People with schizophrenia often struggle with attention, memory, and problem‑solving, and there are currently no approved medicines that reliably improve these thinking problems. This study explores whether two existing drugs, originally developed for other uses, might work together to boost specific kinds of learning and memory in mice. Because both drugs already have a track record in humans, the findings could help guide future treatments for cognitive impairment in schizophrenia and related disorders.

Two medicines with a shared brain target

The researchers focused on varenicline and tropisetron, drugs better known for helping people stop smoking or for preventing nausea. Both act on a particular family of brain receptors that respond to the chemical messenger acetylcholine, which plays a central role in attention and memory.

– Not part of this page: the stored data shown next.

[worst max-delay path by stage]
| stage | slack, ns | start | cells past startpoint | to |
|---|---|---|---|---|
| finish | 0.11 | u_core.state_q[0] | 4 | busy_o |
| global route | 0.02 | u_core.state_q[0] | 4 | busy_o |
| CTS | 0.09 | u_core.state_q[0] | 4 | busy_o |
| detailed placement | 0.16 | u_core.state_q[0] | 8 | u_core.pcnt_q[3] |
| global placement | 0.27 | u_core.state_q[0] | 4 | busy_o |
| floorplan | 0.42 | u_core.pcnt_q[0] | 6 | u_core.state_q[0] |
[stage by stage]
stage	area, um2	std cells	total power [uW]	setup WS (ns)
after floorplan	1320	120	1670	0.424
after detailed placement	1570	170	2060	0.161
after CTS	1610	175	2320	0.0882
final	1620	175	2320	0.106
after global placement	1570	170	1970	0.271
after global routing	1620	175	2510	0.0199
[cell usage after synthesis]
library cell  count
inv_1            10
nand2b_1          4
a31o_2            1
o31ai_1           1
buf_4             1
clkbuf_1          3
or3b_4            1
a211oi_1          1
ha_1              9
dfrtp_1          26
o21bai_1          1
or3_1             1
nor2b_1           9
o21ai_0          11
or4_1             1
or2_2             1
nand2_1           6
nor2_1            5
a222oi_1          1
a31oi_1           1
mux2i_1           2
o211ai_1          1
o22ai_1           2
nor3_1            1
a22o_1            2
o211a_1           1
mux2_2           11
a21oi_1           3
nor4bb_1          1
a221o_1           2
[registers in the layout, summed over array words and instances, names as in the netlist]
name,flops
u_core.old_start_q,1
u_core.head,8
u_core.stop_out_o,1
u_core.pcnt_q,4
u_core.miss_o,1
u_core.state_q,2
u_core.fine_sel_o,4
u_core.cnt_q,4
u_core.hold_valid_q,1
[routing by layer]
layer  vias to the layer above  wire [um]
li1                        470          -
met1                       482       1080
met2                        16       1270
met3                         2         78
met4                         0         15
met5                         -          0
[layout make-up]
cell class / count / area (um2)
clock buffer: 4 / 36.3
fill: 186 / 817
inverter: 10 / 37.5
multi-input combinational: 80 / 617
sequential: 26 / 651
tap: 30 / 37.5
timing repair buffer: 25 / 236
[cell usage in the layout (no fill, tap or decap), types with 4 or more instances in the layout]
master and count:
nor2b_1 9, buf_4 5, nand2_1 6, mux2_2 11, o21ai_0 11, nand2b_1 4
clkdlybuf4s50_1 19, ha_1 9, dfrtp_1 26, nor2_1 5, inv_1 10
`config.mk`:
```
export PLATFORM = sky130hd
export DESIGN_NAME = me_ctu_scheduler_flat
export DESIGN_NICKNAME = d
export VERILOG_FILES = /design/src/rtl/me_ctu_if.sv /design/src/rtl/me_ctu_scheduler.sv /design/src/flat_wrapper.sv
export SDC_FILE = /design/constraint.sdc
export NUM_CORES = 1
export LEC_CHECK = 0
export CAP_MARGIN = 15
export CORE_MARGIN = 2
export CORE_UTILIZATION = 40
export CTS_CLUSTER_SIZE = 14
export DETAILED_ROUTE_END_ITERATION = 12
export SLEW_MARGIN = 20
export SYNTH_ARGS = -nofsm -noshare
export SYNTH_HDL_FRONTEND = slang
export SYNTH_SLANG_ARGS = --single-unit
```
`constraint.sdc`:
```
create_clock -name clk -period 2.4 [get_ports clk]
set_input_delay 0.24 -clock clk [delete_from_list [all_inputs] [get_ports clk]]
set_output_delay 0.24 -clock clk [all_outputs]
set_load 0.1 [all_outputs]
```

These receptors, called nicotinic receptors, are found in high concentrations in brain areas important for thinking, such as the hippocampus and prefrontal cortex, and their function is altered in schizophrenia. Earlier work in animals and people suggested that activating these receptors can sharpen certain mental abilities, prompting the team to ask whether varenicline and tropisetron might improve cognition on their own or in combination.

Figure 1
Figure 1.

Testing attention to what matters

One of the key mental skills affected in schizophrenia is the ability to ignore irrelevant information. The scientists modelled this in mice using a learning phenomenon called latent inhibition. Mice first experience a sound that has no consequence; later, that same sound is paired with a mild footshock, and the animals learn to anticipate it by pausing their drinking when the sound is played. Normally, prior harmless exposure to the sound slows this learning, because the animals have learned to treat it as unimportant. This slowdown is the latent inhibition effect. In the study, tropisetron alone did not change this pattern. Varenicline, however, strengthened latent inhibition under conditions where it was weak in control mice, suggesting an improvement in selective attention. Surprisingly, when the two drugs were given together, this beneficial effect of varenicline on latent inhibition disappeared, indicating a complex interaction between them in how the brain filters out irrelevant cues.

Probing memory for new things

The team next examined recognition memory—the ability to tell a familiar object from a new one—using a widely used test in which mice explore two objects in an arena. After a delay of 24 hours, one object is replaced with a new one. Animals with good memory naturally spend more time investigating the novel object. Under the particular conditions used here, control mice showed only modest discrimination, leaving room to detect improvement. When given alone, neither varenicline nor tropisetron significantly boosted performance: the mice still recognized the new object, but not better than untreated animals. Importantly, the drugs did not change how much time the mice spent exploring overall, so the results were not explained by changes in basic activity or curiosity.

Figure 2
Figure 2.

Working better together for memory

When varenicline and tropisetron were administered together, the picture changed. Mice receiving the combination showed a markedly higher tendency to explore the new object, at all tested dose pairings, compared with control animals. Their total exploration time and general activity remained similar to controls, pointing to a specific enhancement in recognition memory rather than a general arousal effect. Analyses suggested that the improvement was larger than would be expected from simply adding the modest individual effects of each drug, hinting at a synergistic interaction in the brain circuits that support memory.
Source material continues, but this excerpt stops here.